Records from a data source:
= = = =

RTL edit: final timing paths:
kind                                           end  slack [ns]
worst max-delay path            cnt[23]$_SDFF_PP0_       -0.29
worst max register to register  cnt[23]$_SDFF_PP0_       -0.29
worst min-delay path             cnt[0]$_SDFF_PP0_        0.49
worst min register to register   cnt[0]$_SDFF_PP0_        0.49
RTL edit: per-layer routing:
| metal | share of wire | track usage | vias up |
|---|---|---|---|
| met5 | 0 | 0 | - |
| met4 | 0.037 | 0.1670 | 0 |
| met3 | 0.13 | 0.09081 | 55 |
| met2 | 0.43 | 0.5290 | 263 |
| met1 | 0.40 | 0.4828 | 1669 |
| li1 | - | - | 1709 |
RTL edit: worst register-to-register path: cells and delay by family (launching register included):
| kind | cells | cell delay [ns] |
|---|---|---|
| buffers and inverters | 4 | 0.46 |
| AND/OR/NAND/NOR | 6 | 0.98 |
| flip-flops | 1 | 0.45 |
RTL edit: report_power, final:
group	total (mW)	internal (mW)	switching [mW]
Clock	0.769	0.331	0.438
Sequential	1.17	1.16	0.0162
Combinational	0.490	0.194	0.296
==> config.mk <==
export PLATFORM = sky130hd
export DESIGN_NAME = comms_rx_gate
export DESIGN_NICKNAME = d
export VERILOG_FILES = /design/src/rtl/comms_rx_gate.sv
export SDC_FILE = /design/constraint.sdc
export NUM_CORES = 1
export LEC_CHECK = 0
export BUFFER_PORTS_ARGS = -buffer_cell sky130_fd_sc_hd__buf_4
export CAP_MARGIN = 30
export CELL_PAD_IN_SITES_DETAIL_PLACEMENT = 0
export CELL_PAD_IN_SITES_GLOBAL_PLACEMENT = 1
export CORE_AREA = 3 3 82 84
export DETAILED_ROUTE_END_ITERATION = 8
export DIE_AREA = 0 0 85 87
export PLACE_DENSITY = 0.77
export SYNTH_ARGS = -nofsm -noshare
export SYNTH_HDL_FRONTEND = slang
export SYNTH_SLANG_ARGS = --single-unit
==> constraint.sdc <==
create_clock -name clk_bar -period 2.4 [get_ports clk_bar]
set_clock_uncertainty 0.15 [all_clocks]
set_input_delay 0.36 -clock clk_bar [delete_from_list [all_inputs] [get_ports clk_bar]]
set_output_delay 0.36 -clock clk_bar [all_outputs]
set_load 0.01 [all_outputs]
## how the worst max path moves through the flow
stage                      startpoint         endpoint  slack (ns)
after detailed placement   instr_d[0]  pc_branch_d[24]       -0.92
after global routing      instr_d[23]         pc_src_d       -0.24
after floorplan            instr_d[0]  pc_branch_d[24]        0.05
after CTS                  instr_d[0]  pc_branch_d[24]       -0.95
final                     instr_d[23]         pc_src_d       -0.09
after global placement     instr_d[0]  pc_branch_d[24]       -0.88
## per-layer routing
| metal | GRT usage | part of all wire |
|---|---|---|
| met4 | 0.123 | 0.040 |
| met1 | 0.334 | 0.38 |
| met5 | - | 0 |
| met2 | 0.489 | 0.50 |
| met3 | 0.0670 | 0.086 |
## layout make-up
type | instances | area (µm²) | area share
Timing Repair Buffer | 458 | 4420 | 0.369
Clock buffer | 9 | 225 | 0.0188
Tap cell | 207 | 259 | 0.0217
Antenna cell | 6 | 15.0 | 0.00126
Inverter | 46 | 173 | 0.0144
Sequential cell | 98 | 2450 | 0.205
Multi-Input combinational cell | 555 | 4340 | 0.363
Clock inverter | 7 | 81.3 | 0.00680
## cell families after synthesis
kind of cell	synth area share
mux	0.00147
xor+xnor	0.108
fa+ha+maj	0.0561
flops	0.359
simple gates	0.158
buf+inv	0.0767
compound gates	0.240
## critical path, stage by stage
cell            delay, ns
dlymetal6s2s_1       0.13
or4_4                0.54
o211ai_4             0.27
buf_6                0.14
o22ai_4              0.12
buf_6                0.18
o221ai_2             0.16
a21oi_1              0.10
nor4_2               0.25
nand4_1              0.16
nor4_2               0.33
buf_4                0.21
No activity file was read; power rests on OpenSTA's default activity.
--- config.mk ---
export PLATFORM = sky130hd
export DESIGN_NAME = ddram_req_arbiter
export DESIGN_NICKNAME = d
export VERILOG_FILES = /design/src/rtl/ddram_req_arbiter.sv
export SDC_FILE = /design/constraint.sdc
export NUM_CORES = 1
export LEC_CHECK = 0
export ABC_CLOCK_PERIOD_IN_PS = 1700
export BUFFER_PORTS_ARGS = -buffer_cell sky130_fd_sc_hd__buf_2
export CORE_UTILIZATION = 41
export DETAILED_ROUTE_END_ITERATION = 8
export PLACE_DENSITY_LB_ADDON = 0.12
export REMOVE_ABC_BUFFERS = 1
export SLEW_MARGIN = 20
export SYNTH_ARGS = -nofsm -noshare
export SYNTH_HDL_FRONTEND = slang
export SYNTH_SLANG_ARGS = --single-unit
--- constraint.sdc ---
create_clock -name MCLK -period 1.7 [get_ports MCLK]
set_clock_uncertainty 0.05 [all_clocks]
set_input_delay 0.34 -clock MCLK [delete_from_list [all_inputs] [get_ports MCLK]]
set_output_delay 0.34 -clock MCLK [all_outputs]
set_load 0.01 [all_outputs]
--- src/rtl/ddram_req_arbiter.sv ---
// ddram_req_arbiter
//   Shares one DDRAM toggle-handshake port among three requesters on clk_sys:
//   cartridge ROM reads (rd), ROM loader writes (ld) and backup RAM
//   load/save transfers (bk). Only one command is in flight at a time.
//   A requester is pending while its req toggle differs from its ack toggle.
//
// Ports
//   MCLK, RESET_N            system clock, synchronous active-low reset
//   rd_addr/rd_req           ROM read request; rd_ack/rd_dout return path
//   ld_addr/ld_din/ld_req    loader write request; ld_ack return toggle
//   bk_addr/bk_din/bk_we/    backup RAM read or write request;
//   bk_req                   bk_ack/bk_dout return path
//   mem_addr/mem_din/mem_we/ command to the ddram controller (toggle on mem_req)
//   mem_req
//   mem_ack/mem_dout         completion toggle and read data from the controller
module ddram_req_arbiter #(
   parameter int ADDR_W   = 24,
   parameter int MAX_WAIT = 15
) (
   input  logic              MCLK,
   input  logic              RESET_N,
   input  logic [ADDR_W-1:0] rd_addr,
   input  logic              rd_req,
   output logic              rd_ack,
   output logic [15:0]       rd_dout,
   input  logic [ADDR_W-1:0] ld_addr,
   input  logic [15:0]       ld_din,
   input  logic              ld_req,
   output logic              ld_ack,
   input  logic [ADDR_W-1:0] bk_addr,
   input  logic [15:0]       bk_din,
   input  logic              bk_we,
   input  logic              bk_req,
   output logic              bk_ack,
   output logic [15:0]       bk_dout,
   output logic [ADDR_W-1:0] mem_addr,
   output logic [15:0]       mem_din,
   output logic              mem_we,
   output logic              mem_req,
   input  logic              mem_ack,
   input  logic [15:0]       mem_dout
);

   localparam int CNT_W = $clog2(MAX_WAIT + 1);
   localparam logic [CNT_W-1:0] MAX_CNT = CNT_W'(MAX_WAIT);

   typedef enum logic [1:0] {IDLE, WAIT, DONE} state_t;
   typedef enum logic [1:0] {SEL_RD, SEL_LD, SEL_BK} sel_t;

   state_t           state, state_next;
   sel_t             winner, grant_sel;
   logic [CNT_W-1:0] starve_cnt;
   logic             pref_bk;   // 1: bk wins the next ld/bk tie
   logic             rd_pend, ld_pend, bk_pend, lb_pend;
   logic             force_lb, pick_bk, any_pend, mem_done;

   function automatic logic [CNT_W-1:0] sat_inc(input logic [CNT_W-1:0] c);
      return (c >= MAX_CNT) ? MAX_CNT : c + CNT_W'(1);
   endfunction

   always_comb begin
      rd_pend  = rd_req ^ rd_ack;
      ld_pend  = ld_req ^ ld_ack;
      bk_pend  = bk_req ^ bk_ack;
      lb_pend  = ld_pend | bk_pend;
      any_pend = rd_pend | lb_pend;
      mem_done = (mem_ack == mem_req);
      // Once rd has bypassed ld/bk MAX_WAIT times, ld/bk go first.
      force_lb = (starve_cnt == MAX_CNT) && lb_pend;
      pick_bk  = bk_pend && (!ld_pend || pref_bk);
      if (rd_pend && !force_lb)
         grant_sel = SEL_RD;
      else if (pick_bk)
         grant_sel = SEL_BK;
      else
         grant_sel = SEL_LD;

      state_next = state;
      case (state)
         IDLE:    if (any_pend) state_next = WAIT;
         WAIT:    if (mem_done) state_next = DONE;
         DONE:    state_next = IDLE;
         default: state_next = IDLE;
      endcase
   end

   always_ff @(posedge MCLK) begin
      if (!RESET_N)
         state <= IDLE;
      else
         state <= state_next;
   end

   always_ff @(posedge MCLK) begin
      if (!RESET_N) begin
         winner     <= SEL_RD;
         starve_cnt <= '0;
         pref_bk    <= 1'b0;
         mem_addr   <= '0;
         mem_din    <= '0;
         mem_we     <= 1'b0;
         mem_req    <= 1'b0;
         rd_ack     <= 1'b0;
         ld_ack     <= 1'b0;
         bk_ack     <= 1'b0;
         rd_dout    <= '0;
         bk_dout    <= '0;
      end else begin
         case (state)
            IDLE: begin
               if (any_pend) begin
                  winner  <= grant_sel;
                  mem_req <= ~mem_req;
                  case (grant_sel)
                     SEL_RD: begin
                        mem_addr <= rd_addr;
                        mem_we   <= 1'b0;
                        if (lb_pend) starve_cnt <= sat_inc(starve_cnt);
                     end
                     SEL_LD: begin
                        mem_addr   <= ld_addr;
                        mem_din    <= ld_din;
                        mem_we     <= 1'b1;
                        starve_cnt <= '0;
                        pref_bk    <= 1'b1;
                     end
                     default: begin
                        mem_addr   <= bk_addr;
                        mem_din    <= bk_din;
                        mem_we     <= bk_we;
                        starve_cnt <= '0;
                        pref_bk    <= 1'b0;
                     end
                  endcase
               end
            end
            WAIT: begin
               if (mem_done) begin
                  if (winner == SEL_RD) rd_dout <= mem_dout;
                  if (winner == SEL_BK && !mem_we) bk_dout <= mem_dout;
               end
            end
            DONE: begin
               case (winner)
                  SEL_RD:  rd_ack <= ~rd_ack;
                  SEL_LD:  ld_ack <= ~ld_ack;
                  default: bk_ack <= ~bk_ack;
               endcase
            end
            default: ;
         endcase
      end
   end

endmodule

==> summary.txt, run 1 <==
Outcome
  – Outcome: complete, but fails checks
  – Failing checks: setup timing

Die
  – Area enclosed by the die boundary: 9950 µm²
  – Area of the placeable core: 9240 µm²
  – I/O pin count: 204
  – Chip Height: 99.8 µm
  – Initial core utilization: 42.4%
  – Rows: 35
  – Width of the chip: 99.8 µm

Drt
  – Average vias per placed instance: 5.07
  – Total number of vias: 4084
  – Count of TritonRoute iterations in the first routing pass: 7
  – Initial DRC count: 182
  – WL per Instance: 14.7 µm
  – Number of nets still failing antenna checks after routing: 0
  – Post-route DRC violation count: 0
  – Total detailed-routing wirelength: 11.8 mm

Power
  – Worst ir drop on vdd: 419 µV
  – Total power per unit cell area: 994 nW/µm²
  – Power consumption: 0.00580 W
  – Leak Pwr: 2.90 nW

Logic synthesis
  – Number of enable-type register cells in the synthesized netlist: 0
  – Synth Register Bits: 86
  – Unique masters post-synth: 50
  – Sequential element share of the synthesized area: 43.9%
  – Cell count after synthesis: 426
  – Commonest register cell after synthesis: dfxtp_1
  – Share of synthesized registers carrying an async set or reset: 0%
  – Mean Syn Cell Area: 9.20 µm²
  – Total number of yosys warnings: 0
  – Post-synthesis instance area: 3920 µm²

Global route
  – Via count of the first global-routing pass: 3742
  – First-pass GRT wire length: 18.1 mm
  – Maximum number of pins on one net before global-route repair: 40
  – Aggregate global routing overflow: 0
  – Number of antenna violations at the first check in global routing: 0
  – Overall track demand over capacity in global routing: 22.7%

Clocking
  – CTS tree: built
  – Cell at the root of the clock tree: clkbuf_8
  – Clock slew at the register clock pins of the worst setup and hold paths: 0.10 ns
  – CTS Buf Count: 9
  – Count of hold buffers inserted by post-cts repair: 0
  – Sink count of the clock tree: 86
  – H-tree lvl count: 3
  – Clock buffer depth: 2
  – Clock latency on the worst-skew pair: 0.36 ns

Setup path
  – Arrival time at the worst endpoint: 1.91 ns
  – Kind of end point of the critical path: flip-flop
  – Required time of the worst setup path: 1.90 ns
  – Kind of critical path: flip-flop to flip-flop
  – Critical Path Start Type: flip-flop
  – Register-to-register setup slack: -0.008 ns
  – Maximum fanout count along the critical path: 10

STA
  – Slew Viols, Final: 0
  – Final worst path period share: 100%
  – Final Critical Period: 1.71 ns
  – Transition at the pin with the smallest max-transition slack: 0.406 ns
  – Upper clock frequency limit: 0.586 GHz
  – Worst path setup slack after routing: -0.00790 ns
  – Number of setup violations in the final report: 3
  – Unrepaired setup endpoints after global routing: true
  – Worst max-slew margin expressed relative to the limit: 72.9%
  – Count of endpoints failing hold in the final timing report: 0
  – Total negative slack: -0.0164 ns

Placed design
  – Post-Place Cells: 784
  – Detailed-placement wirelength estimate: 8.39 mm
  – Input/output buffers: 203
  – Placed Area: 5390 µm²
  – Global placer's final weighted congestion: 0.833

Final layout
  – Number of fillers in the final layout: 814
  – Cell area after layout: 5830 µm²
  – Fraction of layout cells with a size suffix above 1: 48.2%
  – Most frequent standard cell in the layout excluding fill and tap cells: buf_2
  – Nets: 800
  – Layout overhead on the synthesized area: 48.9%
  – Top library cells by usage in the layout, fill and taps aside: buf_2, dfxtp_1, nand2_1
  – Diodes inserted: 0
  – Non-filler cells, final: 806

Hold path
  – Worst min path class: input port to flip-flop

Flow run
  – Reported max-cap violation count: 0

= = = =

Which lines hold the string "edit"? Copy all of them from the data above.

RESULT OF THIS EXERCISE »
RTL edit: final timing paths:
RTL edit: per-layer routing:
RTL edit: worst register-to-register path: cells and delay by family (launching register included):
RTL edit: report_power, final:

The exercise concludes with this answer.